→ EXERCISE AIM: Every line in the records below with the string "slave" needs to be copied out.

* * * * * * * * *

===== src/rtl/psum_row_router_fifo_if.sv =====
// Row psum-in bus: destination ID and psum word with a valid/ready handshake.
// The bus drives the master side; each row router is a slave.
interface psum_row_router_fifo_if #(
    parameter int ID_WIDTH        = 8,
    parameter int PSUM_DATA_WIDTH = 48
);
    logic [ID_WIDTH-1:0]        bus_id;
    logic [PSUM_DATA_WIDTH-1:0] bus_data;
    logic                       bus_valid;
    logic                       bus_ready;

    modport master (output bus_id, output bus_data, output bus_valid, input bus_ready);
    modport slave  (input bus_id, input bus_data, input bus_valid, output bus_ready);
endinterface


===== src/rtl/psum_row_router_fifo.sv =====
// Row-level psum router: ID/mask filter on the psum bus, FWFT FIFO towards one PE,
// and a per-pass accept counter that pulses pass_done once each pass has drained.
module psum_row_router_fifo #(
    parameter int PSUM_DATA_WIDTH = 48,
    parameter int ID_WIDTH        = 8,
    parameter int FIFO_DEPTH      = 4,
    parameter int CNT_WIDTH       = 8
) (
    input  logic                             clk,
    input  logic                             rst_n,
    input  logic                             config_state,
    input  logic                             ce,
    input  logic [ID_WIDTH-1:0]              cfg_id,
    input  logic [ID_WIDTH-1:0]              cfg_mask,
    input  logic [CNT_WIDTH-1:0]             cfg_count,
    psum_row_router_fifo_if.slave            bus,
    input  logic                             pe_psum_rd,
    output logic [PSUM_DATA_WIDTH-1:0]       pe_psum_out,
    output logic                             pe_psum_valid,
    output logic [$clog2(FIFO_DEPTH+1)-1:0]  fifo_level,
    output logic                             pass_done
);
    localparam int PTR_WIDTH = $clog2(FIFO_DEPTH);
    localparam int LVL_WIDTH = $clog2(FIFO_DEPTH + 1);

    localparam logic [1:0] ST_IDLE  = 2'd0;
    localparam logic [1:0] ST_RUN   = 2'd1;
    localparam logic [1:0] ST_DRAIN = 2'd2;

    logic [1:0]                 state;
    logic [1:0]                 state_next;
    logic [ID_WIDTH-1:0]        stored_id;
    logic [ID_WIDTH-1:0]        stored_mask;
    logic [CNT_WIDTH-1:0]       stored_count;
    logic [CNT_WIDTH-1:0]       acc_cnt;
    logic [CNT_WIDTH-1:0]       acc_inc;

    logic [PSUM_DATA_WIDTH-1:0] mem [FIFO_DEPTH];
    logic [PTR_WIDTH-1:0]       wr_ptr;
    logic [PTR_WIDTH-1:0]       rd_ptr;
    logic [LVL_WIDTH-1:0]       level;
    logic [LVL_WIDTH-1:0]       level_next;

    logic match;
    logic full;
    logic empty;
    logic push;
    logic pop;
    logic pass_last;
    logic pass_end;

    // Masked bits (1) are don't-care, so one stored ID can address several PEs.
    assign match = ((bus.bus_id ^ stored_id) & ~stored_mask) == '0;
    assign full  = (level == LVL_WIDTH'(FIFO_DEPTH));
    assign empty = (level == '0);

    // Ready looks only at the registered level: a pop in the same cycle never
    // frees a slot for a push into a full FIFO.
    assign bus.bus_ready = (state == ST_RUN) && !config_state && match && !full;

    assign push      = bus.bus_valid && bus.bus_ready;
    assign pop       = pe_psum_rd && !empty;
    assign acc_inc   = acc_cnt + CNT_WIDTH'(1);
    assign pass_last = push && (acc_inc == stored_count);
    assign pass_end  = (state == ST_DRAIN) && (state_next == ST_RUN);

    // NOTE: every signal assigned in always_comb gets a default first, so no path
    // leaves it unassigned and no latch is inferred.
    always_comb begin
        level_next = level;
        if (push && !pop) begin
            level_next = level + LVL_WIDTH'(1);
        end else if (pop && !push) begin
            level_next = level - LVL_WIDTH'(1);
        end
    end

    always_comb begin
        state_next = state;
        if (config_state) begin
            state_next = ST_IDLE;
        end else begin
            case (state)
                ST_IDLE:  if (stored_count != '0) state_next = ST_RUN;
                ST_RUN:   if (pass_last) state_next = ST_DRAIN;
                ST_DRAIN: if (level_next == '0) state_next = ST_RUN;
                default:  state_next = ST_IDLE;
            endcase
        end
    end

    // NOTE: sequential state uses non-blocking assignments so every register
    // samples the pre-edge values, independent of block ordering.
    always_ff @(posedge clk or negedge rst_n) begin
        if (!rst_n) begin
            stored_id    <= '0;
            stored_mask  <= '0;
            stored_count <= '0;
        end else if (config_state && ce) begin
            stored_id    <= cfg_id;
            stored_mask  <= cfg_mask;
            stored_count <= cfg_count;
        end
    end

    always_ff @(posedge clk or negedge rst_n) begin
        if (!rst_n) begin
            state     <= ST_IDLE;
            acc_cnt   <= '0;
            pass_done <= 1'b0;
        end else begin
            state     <= state_next;
            pass_done <= pass_end;
            if (config_state || pass_end) begin
                acc_cnt <= '0;
            end else if (push) begin
                acc_cnt <= acc_inc;
            end
        end
    end

    always_ff @(posedge clk or negedge rst_n) begin
        if (!rst_n) begin
            wr_ptr <= '0;
            rd_ptr <= '0;
            level  <= '0;
        end else if (config_state) begin
            wr_ptr <= '0;
            rd_ptr <= '0;
            level  <= '0;
        end else begin
            if (push) wr_ptr <= wr_ptr + PTR_WIDTH'(1);
            if (pop)  rd_ptr <= rd_ptr + PTR_WIDTH'(1);
            level <= level_next;
        end
    end

    // NOTE: the storage array has no reset; stale words are never visible because
    // the output is gated by the level register, which is reset.
    always_ff @(posedge clk) begin
        if (push) mem[wr_ptr] <= bus.bus_data;
    end

    assign pe_psum_valid = !empty;
    assign pe_psum_out   = empty ? '0 : mem[rd_ptr];
    assign fifo_level    = level;
endmodule


===== src/flat_wrapper.sv =====
// flat-port wrapper written by rule: the top's interface ports become plain ports
module psum_row_router_fifo_flat 
#(
    parameter int PSUM_DATA_WIDTH = 48,
    parameter int ID_WIDTH        = 8,
    parameter int FIFO_DEPTH      = 4,
    parameter int CNT_WIDTH       = 8
)
  (clk, rst_n, config_state, ce, cfg_id, cfg_mask, cfg_count, pe_psum_rd, pe_psum_out, pe_psum_valid, fifo_level, pass_done, bus_bus_id, bus_bus_data, bus_bus_valid, bus_bus_ready);
  psum_row_router_fifo_if #(.ID_WIDTH(ID_WIDTH), .PSUM_DATA_WIDTH(PSUM_DATA_WIDTH)) bus_i ();
  input  logic clk;
  input  logic rst_n;
  input  logic config_state;
  input  logic ce;
  input  logic [ID_WIDTH-1:0] cfg_id;
  input  logic [ID_WIDTH-1:0] cfg_mask;
  input  logic [CNT_WIDTH-1:0] cfg_count;
  input  logic pe_psum_rd;
  output logic [PSUM_DATA_WIDTH-1:0] pe_psum_out;
  output logic pe_psum_valid;
  output logic [$clog2(FIFO_DEPTH+1)-1:0] fifo_level;
  output logic pass_done;
  input wire logic [$bits(bus_i.bus_id)-1:0] bus_bus_id;
  input wire logic [$bits(bus_i.bus_data)-1:0] bus_bus_data;
  input wire logic [$bits(bus_i.bus_valid)-1:0] bus_bus_valid;
  output wire logic [$bits(bus_i.bus_ready)-1:0] bus_bus_ready;
  assign bus_i.bus_id = bus_bus_id;
  assign bus_i.bus_data = bus_bus_data;
  assign bus_i.bus_valid = bus_bus_valid;
  assign bus_bus_ready = bus_i.bus_ready;
  psum_row_router_fifo #(.PSUM_DATA_WIDTH(PSUM_DATA_WIDTH), .ID_WIDTH(ID_WIDTH), .FIFO_DEPTH(FIFO_DEPTH), .CNT_WIDTH(CNT_WIDTH)) u_core (.clk(clk), .rst_n(rst_n), .config_state(config_state), .ce(ce), .cfg_id(cfg_id), .cfg_mask(cfg_mask), .cfg_count(cfg_count), .bus(bus_i), .pe_psum_rd(pe_psum_rd), .pe_psum_out(pe_psum_out), .pe_psum_valid(pe_psum_valid), .fifo_level(fifo_level), .pass_done(pass_done));
endmodule

===== config.mk =====
export PLATFORM = sky130hd
export DESIGN_NAME = psum_row_router_fifo_flat
export DESIGN_NICKNAME = d
export VERILOG_FILES = /design/src/rtl/psum_row_router_fifo_if.sv /design/src/rtl/psum_row_router_fifo.sv /design/src/flat_wrapper.sv
export SDC_FILE = /design/constraint.sdc
export NUM_CORES = 1
export LEC_CHECK = 0
export BUFFER_PORTS_ARGS = -buffer_cell sky130_fd_sc_hd__buf_2
export CORE_UTILIZATION = 59
export CTS_BUF_LIST = sky130_fd_sc_hd__clkbuf_4
export DETAILED_ROUTE_END_ITERATION = 6
export HOLD_SLACK_MARGIN = 0.03
export PLACE_DENSITY = 0.82
export SLEW_MARGIN = 0
export SYNTH_ARGS = -nofsm -noshare
export SYNTH_HDL_FRONTEND = slang
export SYNTH_SLANG_ARGS = --single-unit

===== constraint.sdc =====
create_clock -name clk -period 4.7 [get_ports clk]
set_input_delay 0.235 -clock clk [delete_from_list [all_inputs] [get_ports clk]]
set_output_delay 0.235 -clock clk [all_outputs]
set_load 0.05 [all_outputs]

* * * * * * * * *

→ TASK RESPONSE:
// The bus drives the master side; each row router is a slave.
    modport slave  (input bus_id, input bus_data, input bus_valid, output bus_ready);
    psum_row_router_fifo_if.slave            bus,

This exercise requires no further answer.